Your instructions.
All lines from the entries below that contain the string "time" should be copied out.

Provided material.
`config.mk`:
```
export PLATFORM = sky130hd
export DESIGN_NAME = ram_arbiter_flat
export DESIGN_NICKNAME = d
export VERILOG_FILES = /design/src/rtl/ram_arbiter_if.sv /design/src/rtl/ram_arbiter.sv /design/src/flat_wrapper.sv
export SDC_FILE = /design/constraint.sdc
export NUM_CORES = 1
export LEC_CHECK = 0
export ABC_AREA = 0
export ABC_CLOCK_PERIOD_IN_PS = 4000
export CAP_MARGIN = 20
export CORE_MARGIN = 5
export CORE_UTILIZATION = 38
export CTS_CLUSTER_DIAMETER = 30
export DETAILED_ROUTE_END_ITERATION = 7
export PLACE_DENSITY = 0.95
export SYNTH_ARGS = -nofsm -noshare
export SYNTH_HDL_FRONTEND = slang
export SYNTH_SLANG_ARGS = --single-unit
```
`constraint.sdc`:
```
create_clock -name clk -period 4 [get_ports clk]
set_input_delay 0.4 -clock clk [delete_from_list [all_inputs] [get_ports clk]]
set_output_delay 0.4 -clock clk [all_outputs]
set_load 0.1 [all_outputs]
```
`src/rtl/ram_arbiter_if.sv`:
```
// Bus bundle between the fetch/load-store requesters, the arbiter and the RAM.
// The arbiter takes the slave view; requesters and the RAM take the master view.
interface ram_arbiter_if #(
    parameter int DATA_WIDTH = 32,
    parameter int ADDR_WIDTH = 12
);
    logic                    i_req;
    logic [ADDR_WIDTH-1:0]   i_addr;
    logic                    i_gnt;
    logic                    i_rvalid;
    logic [DATA_WIDTH-1:0]   i_rdata;

    logic                    d_req;
    logic [DATA_WIDTH/8-1:0] d_we;
    logic [ADDR_WIDTH-1:0]   d_addr;
    logic [DATA_WIDTH-1:0]   d_wdata;
    logic                    d_gnt;
    logic                    d_rvalid;
    logic [DATA_WIDTH-1:0]   d_rdata;

    logic                    ram_en;
    logic [DATA_WIDTH/8-1:0] ram_we;
    logic [ADDR_WIDTH-1:0]   ram_addr;
    logic [DATA_WIDTH-1:0]   ram_wdata;
    logic [DATA_WIDTH-1:0]   ram_rdata;

    modport slave (
        input  i_req, i_addr,
        output i_gnt, i_rvalid, i_rdata,
        input  d_req, d_we, d_addr, d_wdata,
        output d_gnt, d_rvalid, d_rdata,
        output ram_en, ram_we, ram_addr, ram_wdata,
        input  ram_rdata
    );

    modport master (
        output i_req, i_addr,
        input  i_gnt, i_rvalid, i_rdata,
        output d_req, d_we, d_addr, d_wdata,
        input  d_gnt, d_rvalid, d_rdata,
        input  ram_en, ram_we, ram_addr, ram_wdata,
        output ram_rdata
    );
endinterface

```
`src/rtl/ram_arbiter.sv`:
```
// Shares one single-port RAM between fetch (I) and load/store (D).
// D wins by default; a starvation counter hands I the port after MAX_STARVE losses.
module ram_arbiter #(
    parameter int DATA_WIDTH = 32,
    parameter int ADDR_WIDTH = 12,
    parameter int MAX_STARVE = 4
) (
    input  logic          clk,
    input  logic          rst_n,
    ram_arbiter_if.slave  bus
);
    localparam int NB = DATA_WIDTH / 8;

    localparam logic [0:0] PRIO_D = 1'b0;
    localparam logic [0:0] PRIO_I = 1'b1;

    localparam logic [4:0] MAX_S = 5'(MAX_STARVE);

    logic [0:0] prio;
    logic [3:0] starve_cnt;
    logic [4:0] starve_inc;
    logic       i_gnt;
    logic       d_gnt;
    logic       i_lose;

    assign starve_inc = {1'b0, starve_cnt} + 5'd1;
    assign i_lose     = bus.i_req && !i_gnt;

    // Pick at most one winner; nothing is granted while reset is held.
    always_comb begin
        i_gnt = 1'b0;
        d_gnt = 1'b0;
        if (rst_n) begin
            if (bus.i_req && (!bus.d_req || prio == PRIO_I))
                i_gnt = 1'b1;
            else if (bus.d_req)
                d_gnt = 1'b1;
        end
    end

    assign bus.i_gnt = i_gnt;
    assign bus.d_gnt = d_gnt;

    // Steer the winner onto the RAM; idle cycles drive all zeros.
    always_comb begin
        bus.ram_en    = i_gnt | d_gnt;
        bus.ram_we    = '0;
        bus.ram_addr  = '0;
        bus.ram_wdata = '0;
        if (d_gnt) begin
            bus.ram_we    = bus.d_we;
            bus.ram_addr  = bus.d_addr;
            bus.ram_wdata = bus.d_wdata;
        end else if (i_gnt) begin
            bus.ram_addr  = bus.i_addr;
        end
    end

    // Count consecutive cycles where I asks and loses, saturating at 15.
    always_ff @(posedge clk or negedge rst_n) begin
        if (!rst_n)
            starve_cnt <= '0;
        else if (i_lose)
            starve_cnt <= (starve_cnt == 4'hF) ? 4'hF : starve_inc[3:0];
        else
            starve_cnt <= '0;
    end

    // Flip priority to I once starved, back to D after I is served or gives up.
    always_ff @(posedge clk or negedge rst_n) begin
        if (!rst_n)
            prio <= PRIO_D;
        else if (prio == PRIO_D) begin
            if (i_lose && starve_inc >= MAX_S)
                prio <= PRIO_I;
        end else begin
            if (i_gnt || !bus.i_req)
                prio <= PRIO_D;
        end
    end

    // Fetch response: one-cycle pulse, data held until the next response.
    always_ff @(posedge clk or negedge rst_n) begin
        if (!rst_n) begin
            bus.i_rvalid <= 1'b0;
            bus.i_rdata  <= '0;
        end else begin
            bus.i_rvalid <= bus.i_req && i_gnt;
            if (bus.i_req && i_gnt)
                bus.i_rdata <= bus.ram_rdata;
        end
    end

    // Load/store response: writes return the pre-write word as acknowledge.
    always_ff @(posedge clk or negedge rst_n) begin
        if (!rst_n) begin
            bus.d_rvalid <= 1'b0;
            bus.d_rdata  <= '0;
        end else begin
            bus.d_rvalid <= bus.d_req && d_gnt;
            if (bus.d_req && d_gnt)
                bus.d_rdata <= bus.ram_rdata;
        end
    end

    if (NB * 8 != DATA_WIDTH) begin : g_bad_width
        $error("DATA_WIDTH must be a multiple of 8");
    end

endmodule

```
`src/flat_wrapper.sv`:
```
// flat-port wrapper written by rule: the top's interface ports become plain ports
module ram_arbiter_flat 
#(
    parameter int DATA_WIDTH = 32,
    parameter int ADDR_WIDTH = 12,
    parameter int MAX_STARVE = 4
)
  (clk, rst_n, bus_i_req, bus_i_addr, bus_i_gnt, bus_i_rvalid, bus_i_rdata, bus_d_req, bus_d_we, bus_d_addr, bus_d_wdata, bus_d_gnt, bus_d_rvalid, bus_d_rdata, bus_ram_en, bus_ram_we, bus_ram_addr, bus_ram_wdata, bus_ram_rdata);
  ram_arbiter_if #(.DATA_WIDTH(DATA_WIDTH), .ADDR_WIDTH(ADDR_WIDTH)) bus_i ();
  input  logic clk;
  input  logic rst_n;
  input wire logic [$bits(bus_i.i_req)-1:0] bus_i_req;
  input wire logic [$bits(bus_i.i_addr)-1:0] bus_i_addr;
  output wire logic [$bits(bus_i.i_gnt)-1:0] bus_i_gnt;
  output wire logic [$bits(bus_i.i_rvalid)-1:0] bus_i_rvalid;
  output wire logic [$bits(bus_i.i_rdata)-1:0] bus_i_rdata;
  input wire logic [$bits(bus_i.d_req)-1:0] bus_d_req;
  input wire logic [$bits(bus_i.d_we)-1:0] bus_d_we;
  input wire logic [$bits(bus_i.d_addr)-1:0] bus_d_addr;
  input wire logic [$bits(bus_i.d_wdata)-1:0] bus_d_wdata;
  output wire logic [$bits(bus_i.d_gnt)-1:0] bus_d_gnt;
  output wire logic [$bits(bus_i.d_rvalid)-1:0] bus_d_rvalid;
  output wire logic [$bits(bus_i.d_rdata)-1:0] bus_d_rdata;
  output wire logic [$bits(bus_i.ram_en)-1:0] bus_ram_en;
  output wire logic [$bits(bus_i.ram_we)-1:0] bus_ram_we;
  output wire logic [$bits(bus_i.ram_addr)-1:0] bus_ram_addr;
  output wire logic [$bits(bus_i.ram_wdata)-1:0] bus_ram_wdata;
  input wire logic [$bits(bus_i.ram_rdata)-1:0] bus_ram_rdata;
  assign bus_i.i_req = bus_i_req;
  assign bus_i.i_addr = bus_i_addr;
  assign bus_i_gnt = bus_i.i_gnt;
  assign bus_i_rvalid = bus_i.i_rvalid;
  assign bus_i_rdata = bus_i.i_rdata;
  assign bus_i.d_req = bus_d_req;
  assign bus_i.d_we = bus_d_we;
  assign bus_i.d_addr = bus_d_addr;
  assign bus_i.d_wdata = bus_d_wdata;
  assign bus_d_gnt = bus_i.d_gnt;
  assign bus_d_rvalid = bus_i.d_rvalid;
  assign bus_d_rdata = bus_i.d_rdata;
  assign bus_ram_en = bus_i.ram_en;
  assign bus_ram_we = bus_i.ram_we;
  assign bus_ram_addr = bus_i.ram_addr;
  assign bus_ram_wdata = bus_i.ram_wdata;
  assign bus_i.ram_rdata = bus_ram_rdata;
  ram_arbiter #(.DATA_WIDTH(DATA_WIDTH), .ADDR_WIDTH(ADDR_WIDTH), .MAX_STARVE(MAX_STARVE)) u_core (.clk(clk), .rst_n(rst_n), .bus(bus_i));
endmodule
```
==> metrics.md, run 1 <==
| Metric | Value |
|---|---|
| Die Ht | 100 um |
| CP max-delay cell | dlygate4sd3_1 |
| PostCTS Resize Cnt | 0 |
| Clock slew at reported path FFs | 0.07 ns |
| Crit-path max FO | 46 |
| Skew final | 0.00989 ns |
| GRT overflow | 0 |
| Core area | 0.00809 sq mm |
| Setup-failing EPs final | 0 |
| H-tree levels | 3 |
| Final hold violation count | 0 |
| Worst slew pin tran | 1.01 ns |
| # clock sinks | 71 |
| First-pass GRT wire length | 16.1 mm |
| Slowest Stage Delay on Critical Path | 0.56 ns |
| FF+latch count, synth | 71 |
| Critical Setup Path Class | in -> out |
| Commonest non-fill, non-tap cell in the layout | clkdlybuf4s50_1 |
| Row count | 33 |
| Initial Utilization | 0.384 |
| Vias in the first global route | 2899 |
| Clk_lat worst skew | 0.34 ns |
| DR vias/cell | 4.73 |
| Die width | 100 um |
| CTS Buf Count | 9 |
| Seq/Total Area, Yosys | 0.571 |
| GRT Overall Usage | 0.212 |
| Warnings from Yosys | 0 |
| Crit path time final | 2.96 ns |
| Residual DRC | 0 |
| Pre-antenna DRT Iters | 4 |
| Crit path top cell by count | buf_4 |
| CTS Root Cell | clkbuf_8 |
| PortBufs | 212 |
| Static Leak | 2.33 nW |
| Initial DRC Count | 56 |
| Worst path arrival time | 2.56 ns |
| Dpl hpwl | 8.54 mm |
| Status | complete, no violations |
| Total power draw | 3.12 mW |
| Syn_nets | 320 |
| Post-CTS setup buffer count | 0 |
| Largest net degree at the start of global routing | 71 |
| Share of cells above drive strength 1 | 0.312 |
| Die ar. | 0.0101 sq mm |
| Placer congestion estimate | 0.924 |
| CP Launch Type | primary input |
| Post-Syn Area | 0.00311 sq mm |
| Kind of end point of the critical path | output port |
| Mapped Cells | 222 |
| DRT Wirelength | 10.8 mm |
| Slew Viols, Final | 0 |
| Mapped Avg Cell Area | 14.0 sq um |
| Pwr per Cell Area | 581 mW/mm^2 |
| Hold/Removal Path Class | in -> async |
| WL per Instance | 19.6 um |
| Initial antenna violation count | 2 |
| Hold bufs inserted after CTS | 1 |
| Area growth syn-to-layout | 72.7% |
| WP data required | 3.60 ns |
| Max_slew headroom | 0.326 |
| Tcrit/Tclk final | 0.739 |
| Fin Setup TNS | 0 ns |
| Unrepaired setup endpoints after global routing | false |
| # Max-Cap Violations | 0 |
| Number of top-level pins | 213 |
| Max IR drop VDD | 325 uV |
| Most frequent cells in the layout | clkdlybuf4s50_1, dfrtp_1, mux2_2, buf_4, and2_1 |
| F_max | 338 MHz |
| Remaining antenna violation count | 0 |
| CTS tree | done |
| DR vias | 2598 |
| Synth cell types | 25 |
| Crit-path cells | dlygate4sd3_1 > buf_4 > nand2_1 > a21oi_4 > buf_12 > a22o_1 > buf_4 |
| CTS Buffer Depth | 2 |
| Fin nets | 535 |
==> where the power goes <==
part	switching [mW]	internal [mW]	total [mW]	leakage (nW)
Combinational	1.27	0.424	1.69	1.40
Clock	0.266	0.257	0.523	0.0874
Sequential	0.0661	0.840	0.906	0.849
Total	1.60	1.52	3.12	2.33
==> cell type report <==
class	instances	area, sq um
well taps	105	131
diodes	2	5.00
multi-input cells	135	1220
repair buffers	216	2040
inverters	4	15.0
fillers	594	2720
flip-flops and latches	71	1780
clock inverters	5	32.5
clock buffers	11	151
==> through the flow <==
stage,setup slack (ns),hold slack (ns),cells,cell area [sq um],util
after floorplan,1.47,0.104,222,3110,-
after global routing,0.930,0.437,549,5370,0.664
after CTS,1.06,0.425,547,5370,0.663
final,1.04,0.447,549,5370,0.664
after detailed placement,1.18,0.207,530,5170,0.639
after global placement,1.25,0.205,530,5170,0.639
==> cell families (layout without fill, tap and decap cells) <==
kind of cell / Yosys count / after routing / share of synthesized area
compound gates: 21 / 21 / 0.0555
fa+ha+maj: 2 / 2 / 0.00804
buf+inv: 16 / 236 / 0.0358
flops: 71 / 71 / 0.571
mux: 64 / 64 / 0.232
other cells: 0 / 2 / 0
simple gates: 48 / 48 / 0.0977
==> worst max-delay path: cells and delay by family <==
family                 cells  cell delay, ns
buffers and inverters      4            1.31
AOI/OAI and AO/OA          2            0.72
and+or+nand+nor            1            0.10
==> cells in the mapped netlist, drive strengths merged <==
master | count | share of area
a22o | 12 | 0.034
a21o | 1 | 0.0024
or2b | 1 | 0.0024
mux2 | 64 | 0.23
nand2 | 3 | 0.0036
buf | 8 | 0.023
inv | 4 | 0.0048
clkbuf | 4 | 0.0080
nand3 | 2 | 0.0072
a211oi | 1 | 0.0024
nor2 | 2 | 0.0024
dfrtp | 71 | 0.57
nand2b | 1 | 0.0044
nor3 | 2 | 0.0032
and2 | 37 | 0.074
a21oi | 5 | 0.012
ha | 2 | 0.0080
a31oi | 1 | 0.0020
a21bo | 1 | 0.0032
==> metal layers <==
layer,global-route usage,vias up,wire length [um]
met2,0.392,133,5850
li1,-,1199,-
met1,0.216,1251,3670
met4,0.0819,0,232
met3,0.0782,15,1020
met5,0,-,0
==> flip-flops by register name, summed over array words and instances (netlist names) <==
register,flops
u_core.bus.d_rdata,32
u_core.bus.d_rvalid,1
u_core.bus.i_rdata,32
u_core.bus.i_rvalid,1
u_core.prio,1
u_core.starve_cnt,4
==> worst paths after layout <==
path / depth (start not counted) / start / slack (ns) / to
worst max register to register: 4 / u_core.prio$_DFF_PN0_ / 2.05 / u_core.bus.i_rdata[11]$_DFFE_PN0P_
worst min register to register: 1 / u_core.bus.d_rdata[6]$_DFFE_PN0P_ / 0.49 / u_core.bus.d_rdata[6]$_DFFE_PN0P_
max in group asynchronous: 3 / rst_n / 2.50 / u_core.bus.d_rdata[0]$_DFFE_PN0P_
min in group clk: 1 / u_core.bus.d_rdata[6]$_DFFE_PN0P_ / 0.49 / u_core.bus.d_rdata[6]$_DFFE_PN0P_
worst max-delay path: 7 / rst_n / 1.04 / bus_ram_addr[9]
worst min-delay path: 2 / rst_n / 0.45 / u_core.bus.i_rdata[22]$_DFFE_PN0P_
Power figures use the tool's default switching activity.
==> run 2: changes to the inputs <==
Settings changed: ABC_CLOCK_PERIOD_IN_PS 4000 to 2700, CORE_UTILIZATION 38 to 32, PLACE_DENSITY 0.95 to 0.88.
Clock period 4 ns to 2.7 ns, I/O delays scaled along.
==> run 2 against run 1 <==
Compared with the run above:
- sequential power up 49%
- combinational power up 50%
- power up 48%
- via count down 0.12%
- non-clock buffer count up 4
- clock skew down 0.00062 ns
- sequential share of layout area down 2.8 points
- count of clock-buffer cells in the layout up 3
- final cell count up 5.3%
- critical path depth down 2
- first-iteration DRC count up 21%
- clock power up 40%
- critical path type is now reg -> out
- highest routed layer unchanged
==> metrics.md, run 2 (synthesis results as in run 1) <==
| Metric | Value |
|---|---|
| Status | complete, no violations |
| Final hold violation count | 0 |
| Vias in the first global route | 2844 |
| Remaining antenna violation count | 0 |
| Max_slew headroom | 0.639 |
| Biggest regs | u_core.bus.d_rdata x32, u_core.bus.i_rdata x32, u_core.starve_cnt x4 |
| Worst R2R End | u_core.bus.i_rdata[9]$_DFFE_PN0P_ |
| Static Leak | 2.57 nW |
| Skew final | 0.00926 ns |
| Worst Reg-to-Reg Cells | 5 |
| Final std cells w/o fill | 578 |
| CTS Buf Count | 9 |
| Reg2Reg Setup Slack | 0.89 ns |
| WP data required | 2.43 ns |
| # fillers | 740 |
| GRT Overall Usage | 0.177 |
| CTS tree | done |
| Dpl hpwl | 8.39 mm |
| Fin nets | 539 |
| Die ar. | 0.0118 sq mm |
| Worst path arrival time | 1.93 ns |
| Most frequent cells in the layout | clkdlybuf4s50_1, buf_4, dfrtp_1, mux2_2, buf_12 |
| Worst slew pin tran | 0.541 ns |
| Reg2reg start | u_core.prio$_DFF_PN0_ |
| Placer congestion estimate | 0.777 |
| Share of cells above drive strength 1 | 0.458 |
| Buf+Inv Stages, Crit Path | 2 |
| # Max-Cap Violations | 0 |
| CTS Root Cell | clkbuf_8 |
| GRT overflow | 0 |
| Commonest non-fill, non-tap cell in the layout | clkdlybuf4s50_1 |
| First-pass GRT wire length | 15.6 mm |
| Slowest Stage Delay on Critical Path | 0.44 ns |
| PostCTS Resize Cnt | 0 |
| Unrepaired setup endpoints after global routing | false |
| Core area | 0.00964 sq mm |
| Dpl cells | 563 |
| Area growth syn-to-layout | 88.9% |
| CP Launch Type | register |
| Die width | 109 um |
| Largest net degree at the start of global routing | 43 |
| CP max-delay cell | dfrtp_1 |
| Slew Viols, Final | 0 |
| Hold/Removal Path Class | in -> async |
| Post-CTS setup buffer count | 0 |
| H-tree levels | 3 |
| Initial antenna violation count | 0 |
| Hold bufs inserted after CTS | 0 |
| PortBufs | 212 |
| Clock slew at reported path FFs | 0.08 ns |
| Initial DRC Count | 68 |
| DR vias | 2595 |
| Critical Setup Path Class | reg -> out |
| Crit-path max FO | 25 |
| Total power draw | 4.62 mW |
| Crit path max-delay family | buffers and inverters |
| DR vias/cell | 4.49 |
| Setup-failing EPs final | 0 |
| F_max | 455 MHz |
| Tcrit/Tclk final | 0.815 |
| Crit path time final | 2.20 ns |
| Row count | 36 |
| Diode count | 0 |
| CTS Buffer Depth | 2 |
| Kind of end point of the critical path | output port |
| Die Ht | 109 um |
| # clock sinks | 71 |
| Pre-antenna DRT Iters | 4 |
| Clk_lat worst skew | 0.35 ns |
| Residual DRC | 0 |
| DRT Wirelength | 10.5 mm |
| Pwr per Cell Area | 787 mW/mm^2 |
| Crit-path cells | nand2b_4 > nand3_4 > inv_2 > a22o_1 > buf_12 |
| Max IR drop VDD | 468 uV |
| Number of top-level pins | 213 |
| Initial Utilization | 0.323 |
| WL per Instance | 18.2 um |
| Fin Setup TNS | 0 ns |
==> run 2: metrics by stage <==
stage / hold slack, ns / instance area [sq um] / setup slack [ns] / utilization
floorplan: -0.0256 / 3110 / 0.299 / -
global placement: 0.379 / 5720 / 0.577 / 0.593
detailed placement: 0.394 / 5720 / 0.542 / 0.593
CTS: 0.000422 / 5880 / 0.474 / 0.610
global route: 0.0212 / 5880 / 0.375 / 0.610
finish: 0.00453 / 5880 / 0.500 / 0.610
==> run 2: where the power goes <==
| group | switching [mW] | total [mW] | internal, mW |
|---|---|---|---|
| registers | 0.103 | 1.35 | 1.25 |
| clock network | 0.378 | 0.732 | 0.354 |
| logic | 1.88 | 2.54 | 0.660 |
==> run 2: layout make-up <==
type / count / area, sq um / share of cell area
Clock buffer: 14 / 153 / 0.0260
Clock inverter: 1 / 5.00 / 0.000852
Inverter: 4 / 15.0 / 0.00256
Multi-Input combinational cell: 135 / 1220 / 0.208
Sequential cell: 71 / 1780 / 0.302
Tap cell: 133 / 166 / 0.0283
Timing Repair Buffer: 220 / 2540 / 0.432
==> run 2: worst max path at each step <==
stage / start / to / slack (ns) / cells after the start
floorplan: u_core.prio$_DFF_PN0_ / bus_ram_addr[10] / 0.30 / 5
global placement: bus_d_req / bus_ram_wdata[17] / 0.58 / 6
detailed placement: bus_i_req / bus_ram_addr[2] / 0.54 / 5
CTS: u_core.prio$_DFF_PN0_ / bus_ram_addr[2] / 0.47 / 5
global route: u_core.prio$_DFF_PN0_ / bus_ram_addr[2] / 0.37 / 5
finish: u_core.prio$_DFF_PN0_ / bus_ram_addr[2] / 0.50 / 5
==> run 2: per-layer routing <==
layer	track usage	vias to the layer above	wire (um)
met5	0	-	0
met4	0.0442	0	114
met3	0.0860	11	1180
met2	0.321	135	5570
met1	0.183	1241	3660
li1	-	1208	-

Solution to the problem.
| Crit path time final | 2.96 ns |
| Worst path arrival time | 2.56 ns |
| Worst path arrival time | 1.93 ns |
| Crit path time final | 2.20 ns |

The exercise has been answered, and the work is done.